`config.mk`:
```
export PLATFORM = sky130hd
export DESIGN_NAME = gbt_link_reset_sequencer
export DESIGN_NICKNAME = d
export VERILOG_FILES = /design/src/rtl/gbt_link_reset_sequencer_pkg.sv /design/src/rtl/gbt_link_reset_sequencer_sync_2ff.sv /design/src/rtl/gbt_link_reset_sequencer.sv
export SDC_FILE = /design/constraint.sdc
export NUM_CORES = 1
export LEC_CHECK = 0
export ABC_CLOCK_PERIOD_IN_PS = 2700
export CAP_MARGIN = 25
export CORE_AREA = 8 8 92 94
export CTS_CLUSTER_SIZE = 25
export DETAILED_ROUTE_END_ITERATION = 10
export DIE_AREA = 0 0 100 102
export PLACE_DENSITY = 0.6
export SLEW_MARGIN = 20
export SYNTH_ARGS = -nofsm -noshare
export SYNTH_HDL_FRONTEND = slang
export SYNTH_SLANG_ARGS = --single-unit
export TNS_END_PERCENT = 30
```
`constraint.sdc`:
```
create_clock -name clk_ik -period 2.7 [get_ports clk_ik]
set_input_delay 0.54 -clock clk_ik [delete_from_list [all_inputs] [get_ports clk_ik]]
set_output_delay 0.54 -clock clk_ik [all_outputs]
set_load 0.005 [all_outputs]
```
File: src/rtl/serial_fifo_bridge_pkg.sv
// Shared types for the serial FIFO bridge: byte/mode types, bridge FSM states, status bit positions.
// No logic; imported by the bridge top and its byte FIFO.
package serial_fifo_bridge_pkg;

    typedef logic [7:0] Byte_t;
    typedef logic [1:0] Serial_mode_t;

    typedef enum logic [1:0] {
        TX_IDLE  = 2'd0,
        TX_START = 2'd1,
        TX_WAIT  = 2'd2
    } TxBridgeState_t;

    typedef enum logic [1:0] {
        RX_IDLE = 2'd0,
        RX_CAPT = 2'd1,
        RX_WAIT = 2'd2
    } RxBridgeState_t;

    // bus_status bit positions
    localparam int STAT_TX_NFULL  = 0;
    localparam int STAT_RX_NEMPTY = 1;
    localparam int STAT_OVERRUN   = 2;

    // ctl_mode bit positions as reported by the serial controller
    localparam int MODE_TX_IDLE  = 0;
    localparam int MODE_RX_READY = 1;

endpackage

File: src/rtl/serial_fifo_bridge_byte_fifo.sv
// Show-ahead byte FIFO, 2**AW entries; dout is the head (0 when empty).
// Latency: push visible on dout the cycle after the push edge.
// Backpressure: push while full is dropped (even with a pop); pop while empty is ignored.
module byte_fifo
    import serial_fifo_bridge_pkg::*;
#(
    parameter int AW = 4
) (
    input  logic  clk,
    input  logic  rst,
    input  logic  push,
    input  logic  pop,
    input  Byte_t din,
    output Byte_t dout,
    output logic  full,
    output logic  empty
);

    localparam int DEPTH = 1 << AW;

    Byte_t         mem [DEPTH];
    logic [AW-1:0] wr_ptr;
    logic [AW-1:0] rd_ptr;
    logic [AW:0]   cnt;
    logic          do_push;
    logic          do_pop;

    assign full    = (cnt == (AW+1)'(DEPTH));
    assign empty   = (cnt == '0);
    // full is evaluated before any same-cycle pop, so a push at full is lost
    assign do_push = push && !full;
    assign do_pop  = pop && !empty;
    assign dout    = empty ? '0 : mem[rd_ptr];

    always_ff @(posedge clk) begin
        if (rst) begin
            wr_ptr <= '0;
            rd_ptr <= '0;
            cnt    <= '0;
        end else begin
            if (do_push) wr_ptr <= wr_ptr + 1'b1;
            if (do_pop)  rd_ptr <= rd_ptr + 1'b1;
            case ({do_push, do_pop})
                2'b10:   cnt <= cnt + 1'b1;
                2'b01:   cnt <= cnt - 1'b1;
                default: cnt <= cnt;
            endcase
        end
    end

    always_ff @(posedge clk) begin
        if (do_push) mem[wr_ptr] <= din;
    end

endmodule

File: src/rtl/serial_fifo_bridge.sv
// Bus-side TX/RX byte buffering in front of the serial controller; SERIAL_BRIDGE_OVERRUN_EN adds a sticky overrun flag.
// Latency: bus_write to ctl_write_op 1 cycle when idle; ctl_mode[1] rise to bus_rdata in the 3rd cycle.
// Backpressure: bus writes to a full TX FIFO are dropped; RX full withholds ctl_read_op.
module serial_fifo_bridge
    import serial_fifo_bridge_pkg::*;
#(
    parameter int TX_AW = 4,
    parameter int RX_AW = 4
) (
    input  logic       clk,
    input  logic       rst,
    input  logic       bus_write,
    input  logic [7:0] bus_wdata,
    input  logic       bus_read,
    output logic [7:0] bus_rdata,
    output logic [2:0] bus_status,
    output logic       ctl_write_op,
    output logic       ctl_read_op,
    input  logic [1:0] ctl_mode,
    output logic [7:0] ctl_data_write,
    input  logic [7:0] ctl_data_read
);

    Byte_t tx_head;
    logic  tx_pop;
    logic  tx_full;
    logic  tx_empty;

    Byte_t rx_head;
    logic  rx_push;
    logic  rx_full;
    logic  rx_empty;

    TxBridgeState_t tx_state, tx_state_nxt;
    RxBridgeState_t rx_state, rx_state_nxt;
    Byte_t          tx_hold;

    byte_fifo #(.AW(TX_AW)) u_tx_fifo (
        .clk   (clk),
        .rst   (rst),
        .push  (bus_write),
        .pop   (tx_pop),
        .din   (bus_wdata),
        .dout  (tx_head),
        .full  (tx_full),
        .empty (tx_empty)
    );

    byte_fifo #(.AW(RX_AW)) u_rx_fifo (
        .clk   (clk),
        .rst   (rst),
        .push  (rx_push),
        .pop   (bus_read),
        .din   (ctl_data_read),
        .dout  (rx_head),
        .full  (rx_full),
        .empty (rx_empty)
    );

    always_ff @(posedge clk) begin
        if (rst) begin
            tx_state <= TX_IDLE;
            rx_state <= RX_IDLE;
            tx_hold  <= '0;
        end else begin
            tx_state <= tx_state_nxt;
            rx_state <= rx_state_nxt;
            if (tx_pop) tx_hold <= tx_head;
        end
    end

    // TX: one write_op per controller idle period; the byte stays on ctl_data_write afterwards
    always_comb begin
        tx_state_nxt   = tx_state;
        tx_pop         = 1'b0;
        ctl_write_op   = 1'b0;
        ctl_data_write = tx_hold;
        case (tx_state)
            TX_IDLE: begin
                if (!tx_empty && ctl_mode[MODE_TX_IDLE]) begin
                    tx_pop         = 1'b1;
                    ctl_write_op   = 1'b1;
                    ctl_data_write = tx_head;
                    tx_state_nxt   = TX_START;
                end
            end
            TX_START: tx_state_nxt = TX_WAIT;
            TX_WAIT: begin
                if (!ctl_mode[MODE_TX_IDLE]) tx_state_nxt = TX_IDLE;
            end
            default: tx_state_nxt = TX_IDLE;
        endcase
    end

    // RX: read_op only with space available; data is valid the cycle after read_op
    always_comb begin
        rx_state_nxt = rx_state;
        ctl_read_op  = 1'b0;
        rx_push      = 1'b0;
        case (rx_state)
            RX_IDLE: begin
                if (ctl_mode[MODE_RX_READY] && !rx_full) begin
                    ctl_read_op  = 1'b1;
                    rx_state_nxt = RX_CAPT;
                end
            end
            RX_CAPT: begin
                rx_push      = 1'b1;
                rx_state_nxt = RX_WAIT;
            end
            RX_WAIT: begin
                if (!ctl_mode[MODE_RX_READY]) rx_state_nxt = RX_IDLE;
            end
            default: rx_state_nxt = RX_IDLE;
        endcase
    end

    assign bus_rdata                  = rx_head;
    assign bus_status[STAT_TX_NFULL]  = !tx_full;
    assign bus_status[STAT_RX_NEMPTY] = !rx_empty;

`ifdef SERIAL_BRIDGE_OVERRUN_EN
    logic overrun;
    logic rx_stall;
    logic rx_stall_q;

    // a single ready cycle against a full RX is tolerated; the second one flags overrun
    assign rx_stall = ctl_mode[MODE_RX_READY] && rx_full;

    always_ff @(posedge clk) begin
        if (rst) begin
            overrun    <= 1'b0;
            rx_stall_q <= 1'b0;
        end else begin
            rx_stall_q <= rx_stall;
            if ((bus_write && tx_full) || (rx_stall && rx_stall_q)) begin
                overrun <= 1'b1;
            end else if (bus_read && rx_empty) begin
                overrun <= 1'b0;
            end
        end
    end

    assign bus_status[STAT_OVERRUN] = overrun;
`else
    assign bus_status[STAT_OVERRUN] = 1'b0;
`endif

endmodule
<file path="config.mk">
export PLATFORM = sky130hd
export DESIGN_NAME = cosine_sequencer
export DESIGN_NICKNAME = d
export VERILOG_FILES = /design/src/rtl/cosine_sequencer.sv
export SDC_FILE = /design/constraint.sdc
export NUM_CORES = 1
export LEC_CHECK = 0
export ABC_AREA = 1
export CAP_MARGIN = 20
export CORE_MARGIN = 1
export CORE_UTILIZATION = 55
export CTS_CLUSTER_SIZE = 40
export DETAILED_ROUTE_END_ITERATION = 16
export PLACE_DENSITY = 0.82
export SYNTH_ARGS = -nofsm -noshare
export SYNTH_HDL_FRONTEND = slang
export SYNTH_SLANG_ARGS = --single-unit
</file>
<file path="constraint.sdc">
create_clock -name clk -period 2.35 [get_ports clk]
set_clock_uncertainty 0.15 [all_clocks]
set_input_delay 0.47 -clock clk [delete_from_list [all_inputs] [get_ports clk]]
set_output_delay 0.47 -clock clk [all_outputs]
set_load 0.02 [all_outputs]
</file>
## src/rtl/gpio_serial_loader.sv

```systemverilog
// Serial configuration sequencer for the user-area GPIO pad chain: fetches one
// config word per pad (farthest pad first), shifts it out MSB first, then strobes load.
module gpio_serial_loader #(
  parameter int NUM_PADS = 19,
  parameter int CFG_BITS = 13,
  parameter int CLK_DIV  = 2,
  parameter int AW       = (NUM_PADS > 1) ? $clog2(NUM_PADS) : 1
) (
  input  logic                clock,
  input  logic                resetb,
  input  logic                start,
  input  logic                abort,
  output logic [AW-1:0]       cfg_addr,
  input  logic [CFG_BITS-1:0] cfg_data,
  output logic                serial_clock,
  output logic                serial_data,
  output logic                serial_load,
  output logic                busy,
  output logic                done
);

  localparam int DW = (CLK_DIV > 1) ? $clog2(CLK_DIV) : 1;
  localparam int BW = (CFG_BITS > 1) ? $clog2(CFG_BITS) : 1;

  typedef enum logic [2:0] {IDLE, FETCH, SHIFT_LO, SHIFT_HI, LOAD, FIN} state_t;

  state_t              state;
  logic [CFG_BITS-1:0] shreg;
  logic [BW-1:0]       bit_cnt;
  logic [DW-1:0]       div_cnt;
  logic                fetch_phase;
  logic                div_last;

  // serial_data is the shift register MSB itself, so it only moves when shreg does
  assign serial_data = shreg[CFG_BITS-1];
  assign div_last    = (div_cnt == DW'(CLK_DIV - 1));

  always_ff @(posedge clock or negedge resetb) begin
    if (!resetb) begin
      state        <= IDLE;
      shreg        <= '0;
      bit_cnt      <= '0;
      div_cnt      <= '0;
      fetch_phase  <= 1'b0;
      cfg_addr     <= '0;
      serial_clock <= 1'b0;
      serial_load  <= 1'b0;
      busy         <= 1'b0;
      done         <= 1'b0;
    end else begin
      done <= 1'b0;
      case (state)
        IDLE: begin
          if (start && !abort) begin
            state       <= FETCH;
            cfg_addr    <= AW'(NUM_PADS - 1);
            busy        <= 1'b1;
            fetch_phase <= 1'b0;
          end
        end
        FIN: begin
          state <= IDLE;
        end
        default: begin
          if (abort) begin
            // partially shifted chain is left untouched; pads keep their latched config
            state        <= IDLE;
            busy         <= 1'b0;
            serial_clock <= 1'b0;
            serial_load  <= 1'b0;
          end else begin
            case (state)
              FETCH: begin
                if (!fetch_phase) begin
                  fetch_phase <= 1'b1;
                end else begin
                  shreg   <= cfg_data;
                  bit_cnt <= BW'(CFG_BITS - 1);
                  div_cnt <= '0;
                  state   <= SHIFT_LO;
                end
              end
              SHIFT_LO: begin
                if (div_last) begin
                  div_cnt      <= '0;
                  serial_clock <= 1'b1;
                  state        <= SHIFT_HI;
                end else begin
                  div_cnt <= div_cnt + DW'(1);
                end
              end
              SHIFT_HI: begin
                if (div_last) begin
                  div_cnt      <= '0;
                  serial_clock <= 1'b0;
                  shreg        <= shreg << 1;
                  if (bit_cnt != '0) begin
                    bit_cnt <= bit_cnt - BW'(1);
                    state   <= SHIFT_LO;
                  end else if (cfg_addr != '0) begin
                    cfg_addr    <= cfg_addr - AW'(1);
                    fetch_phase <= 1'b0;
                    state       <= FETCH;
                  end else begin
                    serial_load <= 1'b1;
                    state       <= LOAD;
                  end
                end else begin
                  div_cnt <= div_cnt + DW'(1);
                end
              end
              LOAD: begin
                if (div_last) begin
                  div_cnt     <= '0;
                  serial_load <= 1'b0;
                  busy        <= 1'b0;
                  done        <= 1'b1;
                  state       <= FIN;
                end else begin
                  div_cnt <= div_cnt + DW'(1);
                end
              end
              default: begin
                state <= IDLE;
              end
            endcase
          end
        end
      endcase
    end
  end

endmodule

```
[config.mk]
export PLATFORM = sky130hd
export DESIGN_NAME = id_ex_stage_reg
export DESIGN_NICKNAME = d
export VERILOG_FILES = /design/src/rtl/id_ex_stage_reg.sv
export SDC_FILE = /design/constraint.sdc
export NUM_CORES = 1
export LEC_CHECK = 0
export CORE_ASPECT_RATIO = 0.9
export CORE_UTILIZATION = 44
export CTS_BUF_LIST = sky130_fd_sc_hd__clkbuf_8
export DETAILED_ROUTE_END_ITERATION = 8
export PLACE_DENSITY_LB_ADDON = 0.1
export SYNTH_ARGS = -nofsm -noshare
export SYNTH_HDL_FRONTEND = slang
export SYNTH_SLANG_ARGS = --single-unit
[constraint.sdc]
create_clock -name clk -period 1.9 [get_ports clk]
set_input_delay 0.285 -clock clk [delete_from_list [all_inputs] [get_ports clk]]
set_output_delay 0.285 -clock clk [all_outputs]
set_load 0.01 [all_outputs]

Your objective:
From the material above, give the number of lines that contain the string "path", without any added remark.

Task solution:
2